What you should do: Would you show every line from the records that holds "global"?
-*-
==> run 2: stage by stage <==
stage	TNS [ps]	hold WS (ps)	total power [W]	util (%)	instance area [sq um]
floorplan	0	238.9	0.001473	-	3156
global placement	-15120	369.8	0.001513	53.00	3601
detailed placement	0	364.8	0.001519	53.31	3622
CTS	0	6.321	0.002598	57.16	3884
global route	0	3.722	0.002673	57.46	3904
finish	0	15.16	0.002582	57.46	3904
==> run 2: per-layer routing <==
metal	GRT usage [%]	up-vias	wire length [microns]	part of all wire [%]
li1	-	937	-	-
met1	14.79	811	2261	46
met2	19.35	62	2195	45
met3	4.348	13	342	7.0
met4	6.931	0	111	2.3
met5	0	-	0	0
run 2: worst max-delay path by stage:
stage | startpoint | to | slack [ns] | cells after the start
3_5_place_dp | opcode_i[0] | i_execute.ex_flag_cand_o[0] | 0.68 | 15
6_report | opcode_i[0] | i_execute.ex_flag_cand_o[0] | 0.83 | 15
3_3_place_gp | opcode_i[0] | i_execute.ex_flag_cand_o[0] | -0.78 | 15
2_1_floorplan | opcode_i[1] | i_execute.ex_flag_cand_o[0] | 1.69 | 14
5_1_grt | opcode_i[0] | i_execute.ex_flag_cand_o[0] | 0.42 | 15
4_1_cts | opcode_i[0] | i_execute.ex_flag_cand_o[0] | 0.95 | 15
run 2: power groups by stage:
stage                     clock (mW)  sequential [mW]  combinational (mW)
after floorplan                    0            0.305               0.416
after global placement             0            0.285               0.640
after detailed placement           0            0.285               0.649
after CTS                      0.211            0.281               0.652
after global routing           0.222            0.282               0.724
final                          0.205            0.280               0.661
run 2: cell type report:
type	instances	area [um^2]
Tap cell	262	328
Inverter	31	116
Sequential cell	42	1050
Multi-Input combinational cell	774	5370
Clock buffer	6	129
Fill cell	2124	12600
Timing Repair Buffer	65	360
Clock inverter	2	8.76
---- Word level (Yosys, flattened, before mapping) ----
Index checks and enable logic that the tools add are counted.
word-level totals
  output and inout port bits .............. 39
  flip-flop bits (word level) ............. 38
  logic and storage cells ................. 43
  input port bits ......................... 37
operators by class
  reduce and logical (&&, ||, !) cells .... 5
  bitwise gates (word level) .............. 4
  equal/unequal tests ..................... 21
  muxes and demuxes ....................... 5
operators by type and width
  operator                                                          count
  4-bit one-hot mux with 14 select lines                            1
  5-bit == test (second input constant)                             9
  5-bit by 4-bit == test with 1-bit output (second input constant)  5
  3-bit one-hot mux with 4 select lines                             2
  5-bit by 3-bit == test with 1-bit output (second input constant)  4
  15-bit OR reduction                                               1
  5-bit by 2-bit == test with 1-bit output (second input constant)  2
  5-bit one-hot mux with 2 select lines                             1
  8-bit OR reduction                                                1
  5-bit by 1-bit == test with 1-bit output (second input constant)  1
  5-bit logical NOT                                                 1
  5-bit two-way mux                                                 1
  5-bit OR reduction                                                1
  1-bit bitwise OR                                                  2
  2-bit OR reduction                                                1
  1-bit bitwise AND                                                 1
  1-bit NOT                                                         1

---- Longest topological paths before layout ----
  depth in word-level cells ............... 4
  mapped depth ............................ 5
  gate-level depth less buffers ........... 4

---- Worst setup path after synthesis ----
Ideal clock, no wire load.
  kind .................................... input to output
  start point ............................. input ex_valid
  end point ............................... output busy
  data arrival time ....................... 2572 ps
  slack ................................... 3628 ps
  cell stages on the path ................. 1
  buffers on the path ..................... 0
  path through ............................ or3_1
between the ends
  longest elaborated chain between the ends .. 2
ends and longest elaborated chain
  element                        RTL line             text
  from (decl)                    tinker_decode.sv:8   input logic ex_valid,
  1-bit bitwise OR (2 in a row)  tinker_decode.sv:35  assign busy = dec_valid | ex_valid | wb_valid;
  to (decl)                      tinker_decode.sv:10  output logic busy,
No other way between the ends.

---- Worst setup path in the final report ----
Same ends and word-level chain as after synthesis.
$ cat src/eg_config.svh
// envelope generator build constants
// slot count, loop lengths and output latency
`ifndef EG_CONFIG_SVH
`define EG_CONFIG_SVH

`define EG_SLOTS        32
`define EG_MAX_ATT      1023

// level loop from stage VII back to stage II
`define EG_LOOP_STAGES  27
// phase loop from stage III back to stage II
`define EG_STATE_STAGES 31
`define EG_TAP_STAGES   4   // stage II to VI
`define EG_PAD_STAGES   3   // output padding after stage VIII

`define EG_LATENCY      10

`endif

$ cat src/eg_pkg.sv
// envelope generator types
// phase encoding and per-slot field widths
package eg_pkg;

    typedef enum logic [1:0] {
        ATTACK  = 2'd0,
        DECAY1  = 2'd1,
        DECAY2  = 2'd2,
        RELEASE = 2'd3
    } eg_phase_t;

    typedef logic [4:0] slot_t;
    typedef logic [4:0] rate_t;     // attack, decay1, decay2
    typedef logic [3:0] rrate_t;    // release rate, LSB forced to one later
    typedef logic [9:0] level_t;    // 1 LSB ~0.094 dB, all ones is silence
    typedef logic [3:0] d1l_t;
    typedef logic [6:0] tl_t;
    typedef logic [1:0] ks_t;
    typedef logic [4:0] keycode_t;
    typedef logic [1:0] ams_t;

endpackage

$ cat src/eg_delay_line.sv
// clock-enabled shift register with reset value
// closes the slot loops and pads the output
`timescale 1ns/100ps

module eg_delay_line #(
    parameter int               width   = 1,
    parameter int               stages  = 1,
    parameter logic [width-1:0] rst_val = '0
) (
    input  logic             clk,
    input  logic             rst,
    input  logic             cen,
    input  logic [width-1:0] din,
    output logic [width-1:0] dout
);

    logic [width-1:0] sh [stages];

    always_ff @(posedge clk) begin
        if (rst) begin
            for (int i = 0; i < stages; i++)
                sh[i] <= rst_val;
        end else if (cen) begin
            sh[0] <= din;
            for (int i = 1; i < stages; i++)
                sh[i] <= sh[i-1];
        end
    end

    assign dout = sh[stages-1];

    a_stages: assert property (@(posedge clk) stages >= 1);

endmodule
-*-
Reply:
global placement	-15120	369.8	0.001513	53.00	3601
global route	0	3.722	0.002673	57.46	3904
after global placement             0            0.285               0.640
after global routing           0.222            0.282               0.724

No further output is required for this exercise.